Dans l’Église, le texte d’Humanae Vitae est toujours d’actualité. Aucun pape, depuis Paul VI, n’a couru le risque de revoir cette position doctrinale et morale. François s’est aventuré à affirmer, lors de son voyage aux Philippines, que les catholiques ne devaient pas faire des enfants comme des lapins. Mais l’encyclique de son lointain prédécesseur n’invite-t-elle pas à faire le contraire ?

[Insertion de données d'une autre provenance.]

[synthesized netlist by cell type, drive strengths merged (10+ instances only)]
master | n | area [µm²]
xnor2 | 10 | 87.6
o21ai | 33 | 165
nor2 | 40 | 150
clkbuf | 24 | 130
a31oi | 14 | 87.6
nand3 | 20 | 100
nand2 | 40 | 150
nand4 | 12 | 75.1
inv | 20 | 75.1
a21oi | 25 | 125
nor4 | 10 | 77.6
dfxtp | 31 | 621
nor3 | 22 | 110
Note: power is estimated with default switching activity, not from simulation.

De Gustave, un ami d’enfance qui me fait l’honneur de trouver un prénom chrétien à chacun de ses 11 gosses, à qui je rapportais les propos du Saint-Père, je reçus cette réponse cinglante : « Où était-il quand l’Église nous a imposé de faire des enfants comme des lapins ? » La position de l’Église d’Afrique sur la régulation des naissances est restée constante. Comme elle l’est restée sur d’autres sujets sensibles. Est-ce à dire que cette position est unanime ? Loin de là. Avant de rédiger cet article, j’ai rencontré de nombreux prélats, jeunes et vieux, plus ou moins attentifs à l’actualité des débats au sein de l’Église, exerçant dans des centres très urbanisés ou dans les villages. Le spectre des réponses que j’ai obtenues au sujet de la régulation des naissances est très large. Entre ceux qui soutiennent fermement que la doctrine sur la question est claire, et ne saurait être remise en cause, et ceux qui ne connaissent pas bien ce que dit cette encyclique dont ils ont entendu parler sans l’avoir lue, il y a tous ceux qui pensent que la conscience humaine des couples doit être éclairée, mais qu’eux seuls sont qualifiés pour choisir la méthode qui leur permettra d’avoir le nombre d’enfants à éduquer.

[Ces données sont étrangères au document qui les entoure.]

$ cat config.mk
export PLATFORM = sky130hd
export DESIGN_NAME = muldiv_seq_flat
export DESIGN_NICKNAME = d
export VERILOG_FILES = /design/src/rtl/muldiv_seq_if.sv /design/src/rtl/muldiv_seq.sv /design/src/flat_wrapper.sv
export SDC_FILE = /design/constraint.sdc
export NUM_CORES = 1
export LEC_CHECK = 0
export ABC_CLOCK_PERIOD_IN_PS = 5600
export CORE_MARGIN = 10
export CORE_UTILIZATION = 54
export CTS_CLUSTER_DIAMETER = 30
export CTS_CLUSTER_SIZE = 20
export DETAILED_ROUTE_END_ITERATION = 16
export DONT_BUFFER_PORTS = 1
export GPL_TIMING_DRIVEN = 0
export PLACE_DENSITY = 0.69
export SKIP_CTS_REPAIR_TIMING = 1
export SLEW_MARGIN = 15
export SYNTH_ARGS = -nofsm -noshare
export SYNTH_HDL_FRONTEND = slang
export SYNTH_SLANG_ARGS = --single-unit
export TNS_END_PERCENT = 100
$ cat constraint.sdc
create_clock -name clk -period 5.6 [get_ports clk]
set_input_delay 1.12 -clock clk [delete_from_list [all_inputs] [get_ports clk]]
set_output_delay 1.12 -clock clk [all_outputs]
set_load 0.02 [all_outputs]
$ cat src/rtl/muldiv_seq_if.sv
// Request/response bundle between the execute stage and the iterative
// multiply/divide sequencer.
interface muldiv_seq_if #(
    parameter int XLEN = 32
);
    logic            flush;
    logic            req_valid;
    logic            req_ready;
    logic [2:0]      req_funct3;
    logic [XLEN-1:0] req_a;
    logic [XLEN-1:0] req_b;
    logic            resp_valid;
    logic            resp_ready;
    logic [XLEN-1:0] resp_data;
    logic            busy;

    modport master (
        output flush, req_valid, req_funct3, req_a, req_b, resp_ready,
        input  req_ready, resp_valid, resp_data, busy
    );

    modport slave (
        input  flush, req_valid, req_funct3, req_a, req_b, resp_ready,
        output req_ready, resp_valid, resp_data, busy
    );
endinterface

$ cat src/rtl/muldiv_seq.sv
// Iterative RV32M multiply/divide: radix-2 shift-add multiply and restoring
// divide on magnitudes, XLEN iterations. Optional MULDIV_EARLY_OUT_EN skips
// the iterations for zero operands.
module muldiv_seq #(
    parameter int XLEN = 32
) (
    input  logic         clk,
    input  logic         rst_n,
    muldiv_seq_if.slave  bus
);
    localparam int CNT_W = (XLEN > 1) ? $clog2(XLEN) : 1;

    typedef enum logic [1:0] {IDLE, CALC, FIX, DONE} state_t;

    state_t              r_state;
    state_t              w_state_next;
    logic [CNT_W-1:0]    r_count;
    logic                r_resp_valid;
    logic [XLEN-1:0]     r_resp_data;

    logic [2:0]          r_f3;
    logic                r_sa;
    logic                r_sb;
    logic                r_b_zero;
    logic [XLEN-1:0]     r_mcand;
    logic [2*XLEN-1:0]   r_acc;

    function automatic logic [XLEN-1:0] f_cond_neg(input logic neg, input logic [XLEN-1:0] v);
        return neg ? ((~v) + XLEN'(1)) : v;
    endfunction

    function automatic logic [2*XLEN-1:0] f_cond_neg_wide(input logic neg, input logic [2*XLEN-1:0] v);
        return neg ? ((~v) + (2*XLEN)'(1)) : v;
    endfunction

    logic w_accept;
    logic w_is_div_in;
    logic w_sa_in;
    logic w_sb_in;
    logic w_b_zero_in;

    assign w_accept    = bus.req_valid & (r_state == IDLE) & ~bus.flush;
    assign w_is_div_in = bus.req_funct3[2];
    // MUL low half is sign-agnostic, so it is run as unsigned.
    assign w_sa_in     = bus.req_a[XLEN-1] &
                         (w_is_div_in ? ~bus.req_funct3[0]
                                      : ((bus.req_funct3[1:0] == 2'b01) || (bus.req_funct3[1:0] == 2'b10)));
    assign w_sb_in     = bus.req_b[XLEN-1] &
                         (w_is_div_in ? ~bus.req_funct3[0] : (bus.req_funct3[1:0] == 2'b01));
    assign w_b_zero_in = (bus.req_b == '0);

    logic w_early;
    logic [XLEN-1:0] w_early_data;

`ifdef MULDIV_EARLY_OUT_EN
    assign w_early = w_accept & (w_b_zero_in | (~w_is_div_in & (bus.req_a == '0)));
    always_comb begin
        w_early_data = '0;
        if (w_is_div_in)
            w_early_data = bus.req_funct3[1] ? bus.req_a : '1;
    end
`else
    assign w_early      = 1'b0;
    assign w_early_data = '0;
`endif

    // Multiply step: conditionally add multiplicand to the upper half, shift right.
    logic [XLEN:0]     w_mul_sum;
    logic [2*XLEN-1:0] w_mul_next;
    assign w_mul_sum  = {1'b0, r_acc[2*XLEN-1:XLEN]} + {1'b0, {XLEN{r_acc[0]}} & r_mcand};
    assign w_mul_next = {w_mul_sum, r_acc[XLEN-1:1]};

    // Divide step: shift {rem, quot} left, trial-subtract, restore on borrow.
    logic [XLEN:0]     w_rem_sh;
    logic              w_div_ge;
    logic [XLEN-1:0]   w_div_sub;
    logic [2*XLEN-1:0] w_div_next;
    assign w_rem_sh   = r_acc[2*XLEN-1:XLEN-1];
    assign w_div_ge   = (w_rem_sh >= {1'b0, r_mcand});
    assign w_div_sub  = w_rem_sh[XLEN-1:0] - r_mcand;
    assign w_div_next = {(w_div_ge ? w_div_sub : w_rem_sh[XLEN-1:0]), r_acc[XLEN-2:0], w_div_ge};

    logic [2*XLEN-1:0] w_prod;
    logic [XLEN-1:0]   w_quot;
    logic [XLEN-1:0]   w_rem;
    logic [XLEN-1:0]   w_fix_data;
    assign w_prod = f_cond_neg_wide(r_sa ^ r_sb, r_acc);
    // b_zero keeps a divide-by-zero quotient at all ones regardless of signs.
    assign w_quot = f_cond_neg((r_sa ^ r_sb) & ~r_b_zero, r_acc[XLEN-1:0]);
    assign w_rem  = f_cond_neg(r_sa, r_acc[2*XLEN-1:XLEN]);

    always_comb begin
        w_fix_data = w_prod[2*XLEN-1:XLEN];
        if (r_f3[2])
            w_fix_data = r_f3[1] ? w_rem : w_quot;
        else if (r_f3[1:0] == 2'b00)
            w_fix_data = w_prod[XLEN-1:0];
    end

    always_comb begin
        w_state_next = r_state;
        unique case (r_state)
            IDLE: if (w_accept) w_state_next = w_early ? DONE : CALC;
            CALC: if (r_count == CNT_W'(XLEN-1)) w_state_next = FIX;
            FIX:  w_state_next = DONE;
            DONE: if (bus.resp_ready) w_state_next = IDLE;
            default: w_state_next = IDLE;
        endcase
        if (bus.flush)
            w_state_next = IDLE;
    end

    always_ff @(posedge clk or negedge rst_n) begin
        if (!rst_n)
            r_state <= IDLE;
        else
            r_state <= w_state_next;
    end

    always_ff @(posedge clk or negedge rst_n) begin
        if (!rst_n)
            r_count <= '0;
        else if ((r_state == CALC) && !bus.flush)
            r_count <= r_count + CNT_W'(1);
        else
            r_count <= '0;
    end

    always_ff @(posedge clk or negedge rst_n) begin
        if (!rst_n) begin
            r_resp_valid <= 1'b0;
            r_resp_data  <= '0;
        end else begin
            r_resp_valid <= (w_state_next == DONE);
            if ((r_state == FIX) && !bus.flush)
                r_resp_data <= w_fix_data;
            else if (w_early)
                r_resp_data <= w_early_data;
        end
    end

    // Operand datapath: loaded at accept, stepped each CALC cycle.
    always_ff @(posedge clk) begin
        if (w_accept) begin
            r_f3     <= bus.req_funct3;
            r_sa     <= w_sa_in;
            r_sb     <= w_sb_in;
            r_b_zero <= w_b_zero_in;
            r_mcand  <= f_cond_neg(w_sb_in, bus.req_b);
            r_acc    <= {{XLEN{1'b0}}, f_cond_neg(w_sa_in, bus.req_a)};
        end else if (r_state == CALC) begin
            r_acc <= r_f3[2] ? w_div_next : w_mul_next;
        end
    end

    assign bus.req_ready  = (r_state == IDLE);
    assign bus.busy       = (r_state != IDLE);
    assign bus.resp_valid = r_resp_valid;
    assign bus.resp_data  = r_resp_data;
endmodule
$ cat src/flat_wrapper.sv
// flat-port wrapper written by rule: the top's interface ports become plain ports
module muldiv_seq_flat 
#(
    parameter int XLEN = 32
)
  (clk, rst_n, bus_flush, bus_req_valid, bus_req_funct3, bus_req_a, bus_req_b, bus_resp_ready, bus_req_ready, bus_resp_valid, bus_resp_data, bus_busy);
  muldiv_seq_if #(.XLEN(XLEN)) bus_i ();
  input  logic clk;
  input  logic rst_n;
  input wire logic [$bits(bus_i.flush)-1:0] bus_flush;
  input wire logic [$bits(bus_i.req_valid)-1:0] bus_req_valid;
  input wire logic [$bits(bus_i.req_funct3)-1:0] bus_req_funct3;
  input wire logic [$bits(bus_i.req_a)-1:0] bus_req_a;
  input wire logic [$bits(bus_i.req_b)-1:0] bus_req_b;
  input wire logic [$bits(bus_i.resp_ready)-1:0] bus_resp_ready;
  output wire logic [$bits(bus_i.req_ready)-1:0] bus_req_ready;
  output wire logic [$bits(bus_i.resp_valid)-1:0] bus_resp_valid;
  output wire logic [$bits(bus_i.resp_data)-1:0] bus_resp_data;
  output wire logic [$bits(bus_i.busy)-1:0] bus_busy;
  assign bus_i.flush = bus_flush;
  assign bus_i.req_valid = bus_req_valid;
  assign bus_i.req_funct3 = bus_req_funct3;
  assign bus_i.req_a = bus_req_a;
  assign bus_i.req_b = bus_req_b;
  assign bus_i.resp_ready = bus_resp_ready;
  assign bus_req_ready = bus_i.req_ready;
  assign bus_resp_valid = bus_i.resp_valid;
  assign bus_resp_data = bus_i.resp_data;
  assign bus_busy = bus_i.busy;
  muldiv_seq #(.XLEN(XLEN)) u_core (.clk(clk), .rst_n(rst_n), .bus(bus_i));
endmodule
==> metrics.md <==
| Metric | Value |
|---|---|
| Setup CP Type | `reg2reg` |
| Hold Path Class | `in2async` |
| Slew Viols, Final | `0` |
| Syn nets | `1987` |
| Synth Area in Simple Gates | `19.7%` |
| DRT Pass-1 Iters | `6` |
| Number of global-route vias before repair | `13300` |
| Adder-cell share of the synthesized area | `6.52%` |
| Ys async rst share | `28.2%` |
| Area grow syn2layout | `7.12%` |
| Crit-path cells | `inv_1, clkbuf_1, nor2_1, fa_1, a211oi_1, nor4_1, a211oi_1, o211ai_1, a221o_1, a21bo_2, a2111oi_0, o21ai_0` |
| Setup WS post-layout | `0.582 ns` |
| Die area | `33200 µm²` |
| Clk slew on worst S/H paths | `0.07 ns` |
| Top post-synthesis cells by area | `edfxtp_1 (15%), xnor2_1 (7.6%), dfrtp_1 (7.0%)` |
| Fin. Hold Viols | `0` |
| Core area | `26000 µm²` |
| Largest family of logic cells by synthesized area | `compound AO/OA/AOI/OAI gates` |
| Power Density | `409 nW/µm²` |
| Total power | `6.23 mW` |
| RSZ-0062 raised after global routing | `no` |
| Crit start category | `register` |
| Slew HR | `27.9%` |
| Clock buffer depth | `2` |
| WP data arrival | `5.32 ns` |
| Gpl congestion | `1.01` |
| Final period util | `89.6%` |
| Post-detailed-route count of antenna-violating nets | `0` |
| CTS tree | `done` |
| Vias after detailed routing | `14300` |
| Most common cell after layout, fill and taps aside | `nor2_1` |
| DR WL/cell | `23.1 µm` |
| Endpoint kind of the worst setup timing path | `register` |
| Yosys cell types | `76` |
| Initial antenna violation count | `1` |
| Register Area | `3740 µm²` |
| IO Count | `107` |
| Syn. warnings | `0` |
| Finished Layout Cells | `2210` |
| Max-cap violation count | `0` |
| GRT overflow | `0` |
| Complex-gate fraction of the synthesized area | `24.7%` |
| Total CTS buffers | `17` |
| Post-synthesis register bit count | `142` |
| Number of synthesized flops with an enable pin | `70` |
| Syn Area/Cell | `7.72 µm²` |
| Synthesized cell area | `14200 µm²` |
| Clock root cell | `clkbuf_16` |
| Nets | `2007` |
| Detail Placement HPWL | `39.9 mm` |
| Clk sinks | `142` |
| Final setup TNS | `0 ns` |
| Area leader, netlist | `edfxtp_1` |
| Chip height | `182 µm` |
| Area fraction of the dominant cell type after synthesis | `14.8%` |
| Fin util | `58.7%` |
| Final setup vio count | `0` |
| H-tree depth | `4` |
| Fill count | `2530` |
| Leakage | `6.02 nW` |
| Mux contribution to synthesized area | `3.22%` |
| Worst path most repeated cell | `a211oi_1` |
| Layout cell share with drive strength beyond 1 | `4.05%` |
| Starting Density | `54.8%` |
| Critical Path Max Stage Delay | `0.60 ns` |
| Final Skew | `0.0149 ns` |
| Post-route minimum period | `5.02 ns` |
| Max FO, Critical Path | `10` |
| Pin count of the biggest net entering global routing | `41` |
| Multi-input logic area | `9740 µm²` |
| Dpl cells | `2178` |
| Synth Instances | `1842` |
| Fmax | `199 MHz` |
| Die Wd | `182 µm` |
| Port Buffer Count | `0` |
| DRC | `0` |
| Clk_lat worst skew | `0.44 ns` |
| Seq/Total Area, Yosys | `26.3%` |
| Global-route wire length before repair | `77.4 mm` |
| Status | `finished, final reports clean` |
| Xor-xnor portion of the synthesized cell area | `14.3%` |
| Worst-Margin Slew | `1.08 ns` |
| Leading cell types in the layout, fill and taps excluded | `nor2_1 (196), nand2_1 (192), a21oi_1 (154)` |
| Worst EP required | `5.90 ns` |
| Worst vdd ir | `0.292 mV` |
| Number of diodes | `0` |
| Main flop type after synthesis | `edfxtp_1` |
| Place WS | `0.771 ns` |
| Gr usage total | `29.5%` |
| Initial DRC count | `1696` |
| Post-Route WL | `51.1 mm` |
| Via/cell ratio | `6.47` |
| Slowest-stage cell, CP | `a211oi_1` |
| Row count | `59` |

Pourquoi les évêques africains ne pourraient-ils pas se saisir d’une question de cette importance, pour l’analyser à la lumière des derniers textes du pape François, Laudato si' et Amoris Laetitia ?
Pourquoi les évêques africains ne pourraient-ils pas se saisir d’une question de cette importance, pour l’analyser à la lumière des derniers textes du pape François, Laudato si' et Amoris Laetitia ? Ils pourraient faire d’une pierre au moins deux coups : remettre sur le tapis la régulation des naissances et la sauvegarde de la maison commune, c’est-à-dire établir une corrélation claire entre une vie décente et digne, telle que voulue par Dieu et le vivre ensemble dans un environnement à l’écologie protégée et suffisante pour tous ? Telle est l’interrogation que j’ai cherché à partager avec mes interlocuteurs. Les réponses m’ont laissé pantois, m’assurant, pêle-mêle, que les conférences épiscopales n’avaient pas le droit de se saisir de thèmes aussi lourds de conséquences, surtout si les résultats étaient susceptibles d’aller à l’encontre du consensus établi ; que la remise sur le tapis de causes entendues pourrait être considérée, par Rome, comme une forme de rébellion ; qu’en matière d’écologie et de population, l’Afrique avait encore de la marge et qu’elle ne devait pas se soumettre au diktat des puissances occidentales ; que l’urgence aujourd’hui n’est pas aux débats oiseux mais à la conquête des âmes et à la lutte contre l’expansion des nouveaux mouvements religieux qui taillent des croupières à l’Église, etc.
Roma locuta, causa finita est. Dans le cas d’espèce, Rome n’a pas encore parlé, mais la cause est entendue.